One year before the petition was presented to the Committee on the Rights of the Child, another milestone took place. August 2018 marked the beginning of #FridaysForFuture, a youth-led and -organised global climate strike movement. This began after 15-year-old Greta Thunberg and other young activists sat in front of the Swedish parliament every school day for 3 weeks to protest against the lack of action on the climate crisis. They created the hashtag and used social media as a platform for a call to action, encouraging other young people all over the world to join them. #FridaysforFuture soon became a movement that has significantly contributed to bringing the environmental concerns of children and youth to the forefront on a global stage (Bowman 2019; Thomas, Cretney, and Hayward 2019). By doing so, it has broadened and deepened our understandings of climate justice from an intergenerational perspective, fully considering both the temporal nature of the climate crisis and its implications in our age-stratified society.
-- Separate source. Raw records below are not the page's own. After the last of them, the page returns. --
===== src/rtl/counter_sched.sv =====
// Serialises READ/LOAD commands from two requesters onto one external counter
// with a tri-state output bus; one command in flight at a time.
module counter_sched
    import counter_sched_pkg::*;
#(
    parameter int unsigned TURNAROUND = 1
)
(
    input  logic           clk,
    input  logic           rst,
    counter_sched_if.slave bus,
    output logic           ctr_load_en,
    output logic [7:0]     ctr_load_val,
    output logic           ctr_oe,
    input  logic [7:0]     ctr_bus,
    output logic           busy
);

    localparam logic [1:0] GAP_LAST = (TURNAROUND == 0) ? 2'd0 : 2'(TURNAROUND - 1);

    state_e             state;
    logic               ptr;
    logic               owner;
    logic               op_q;
    logic [7:0]         data_q;
    logic [7:0]         rsp_q;
    logic [1:0]         gap_cnt;
    logic [NUM_REQ-1:0] gnt;
    logic               advance;
    logic               exec_read;
    logic               exec_load;
    logic               rsp_active;

    // Grants are withheld while rst is high so req_ready reads 0 during reset.
    assign advance = (state == ST_IDLE) && !rst;

    rr_arb2 u_arb (
        .req     (bus.req_valid),
        .ptr     (ptr),
        .advance (advance),
        .gnt     (gnt)
    );

    assign bus.req_ready = gnt;

    always_ff @(posedge clk) begin
        if (rst) begin
            state   <= ST_IDLE;
            ptr     <= 1'b0;
            owner   <= 1'b0;
            op_q    <= OP_READ;
            data_q  <= '0;
            rsp_q   <= '0;
            gap_cnt <= '0;
        end else begin
            case (state)
                ST_IDLE: begin
                    if (|gnt) begin
                        owner  <= gnt[1];
                        op_q   <= bus.req_op[gnt[1]];
                        data_q <= gnt[1] ? bus.req_data1 : bus.req_data0;
                        ptr    <= ~gnt[1];
                        state  <= ST_EXEC;
                    end
                end
                ST_EXEC: begin
                    // The bus is only looked at on a READ; a LOAD echoes its own data.
                    rsp_q <= (op_q == OP_LOAD) ? data_q : ctr_bus;
                    state <= ST_RESP;
                end
                ST_RESP: begin
                    if (TURNAROUND == 0) begin
                        state <= ST_IDLE;
                    end else begin
                        gap_cnt <= GAP_LAST;
                        state   <= ST_GAP;
                    end
                end
                ST_GAP: begin
                    if (gap_cnt == '0) begin
                        state <= ST_IDLE;
                    end else begin
                        gap_cnt <= gap_cnt - 2'd1;
                    end
                end
                default: state <= ST_IDLE;
            endcase
        end
    end

    assign exec_read  = !rst && (state == ST_EXEC) && (op_q == OP_READ);
    assign exec_load  = !rst && (state == ST_EXEC) && (op_q == OP_LOAD);
    assign rsp_active = !rst && (state == ST_RESP);

    assign ctr_oe       = exec_read;
    assign ctr_load_en  = exec_load;
    assign ctr_load_val = exec_load ? data_q : '0;

    assign bus.rsp_valid = rsp_active ? (owner ? 2'b10 : 2'b01) : 2'b00;
    assign bus.rsp_data  = rsp_active ? rsp_q : '0;

    assign busy = !rst && (state != ST_IDLE);

endmodule


===== src/flat_wrapper.sv =====
// flat-port wrapper written by rule: the top's interface ports become plain ports
module counter_sched_flat import counter_sched_pkg::*;
#(
    parameter int unsigned TURNAROUND = 1
)
  (clk, rst, ctr_load_en, ctr_load_val, ctr_oe, ctr_bus, busy, bus_req_valid, bus_req_op, bus_req_data0, bus_req_data1, bus_req_ready, bus_rsp_valid, bus_rsp_data);
  counter_sched_if bus_i ();
  input  logic clk;
  input  logic rst;
  output logic ctr_load_en;
  output logic [7:0] ctr_load_val;
  output logic ctr_oe;
  input  logic [7:0] ctr_bus;
  output logic busy;
  input wire logic [$bits(bus_i.req_valid)-1:0] bus_req_valid;
  input wire logic [$bits(bus_i.req_op)-1:0] bus_req_op;
  input wire logic [$bits(bus_i.req_data0)-1:0] bus_req_data0;
  input wire logic [$bits(bus_i.req_data1)-1:0] bus_req_data1;
  output wire logic [$bits(bus_i.req_ready)-1:0] bus_req_ready;
  output wire logic [$bits(bus_i.rsp_valid)-1:0] bus_rsp_valid;
  output wire logic [$bits(bus_i.rsp_data)-1:0] bus_rsp_data;
  assign bus_i.req_valid = bus_req_valid;
  assign bus_i.req_op = bus_req_op;
  assign bus_i.req_data0 = bus_req_data0;
  assign bus_i.req_data1 = bus_req_data1;
  assign bus_req_ready = bus_i.req_ready;
  assign bus_rsp_valid = bus_i.rsp_valid;
  assign bus_rsp_data = bus_i.rsp_data;
  counter_sched #(.TURNAROUND(TURNAROUND)) u_core (.clk(clk), .rst(rst), .bus(bus_i), .ctr_load_en(ctr_load_en), .ctr_load_val(ctr_load_val), .ctr_oe(ctr_oe), .ctr_bus(ctr_bus), .busy(busy));
endmodule

===== config.mk =====
export PLATFORM = sky130hd
export DESIGN_NAME = counter_sched_flat
export DESIGN_NICKNAME = d
export VERILOG_FILES = /design/src/rtl/counter_sched_pkg.sv /design/src/rtl/counter_sched_if.sv /design/src/rtl/counter_sched_rr_arb2.sv /design/src/rtl/counter_sched.sv /design/src/flat_wrapper.sv
export SDC_FILE = /design/constraint.sdc
export NUM_CORES = 1
export LEC_CHECK = 0
export ABC_AREA = 1
export BUFFER_PORTS_ARGS = -buffer_cell sky130_fd_sc_hd__clkbuf_2
export CAP_MARGIN = 20
export CORE_MARGIN = 8
export CORE_UTILIZATION = 45
export CTS_BUF_LIST = sky130_fd_sc_hd__clkbuf_8
export DETAILED_ROUTE_END_ITERATION = 12
export PLACE_DENSITY = 0.84
export SETUP_SLACK_MARGIN = 0.4
export SLEW_MARGIN = 15
export SYNTH_ARGS = -nofsm -noshare
export SYNTH_HDL_FRONTEND = slang
export SYNTH_HIERARCHICAL = 1
export SYNTH_SLANG_ARGS = --single-unit
export TNS_END_PERCENT = 20

===== constraint.sdc =====
create_clock -name clk -period 4 [get_ports clk]
set_input_delay 0 -clock clk [delete_from_list [all_inputs] [get_ports clk]]
set_output_delay 0 -clock clk [all_outputs]
set_load 0.03 [all_outputs]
The Committee did not remain indifferent to this movement; on the contrary, it has repeatedly acknowledged its significance and urged national authorities worldwide to take the climate demands of children and youth seriously and respectfully. In this context, in March 2019, UN experts on children's rights, human rights defenders and human rights and the environment lauded the Human Rights Council's adoption of a resolution calling upon States to protect and empower human rights defenders, including environmental human rights defenders. The resolution also calls on States to facilitate the participation of children and youth in decision-making and implementation of environmental policies and programmes (Office of the High Commissioner for Human Rights 2019).
September 2019 condensed a series of key events. On Friday the 20th of that month, the Global Climate Strike took place, with millions of people marching in different parts of the planet demanding the reduction of the use of fossil fuels to try to halt climate change. In the streets and in the media, children and young people were the protagonists of this global action. The protest was organised ahead of the UN Climate Action Summit that took place days later, on September 23, with the aim of advancing climate action and stepping up the implementation of the Paris Agreement.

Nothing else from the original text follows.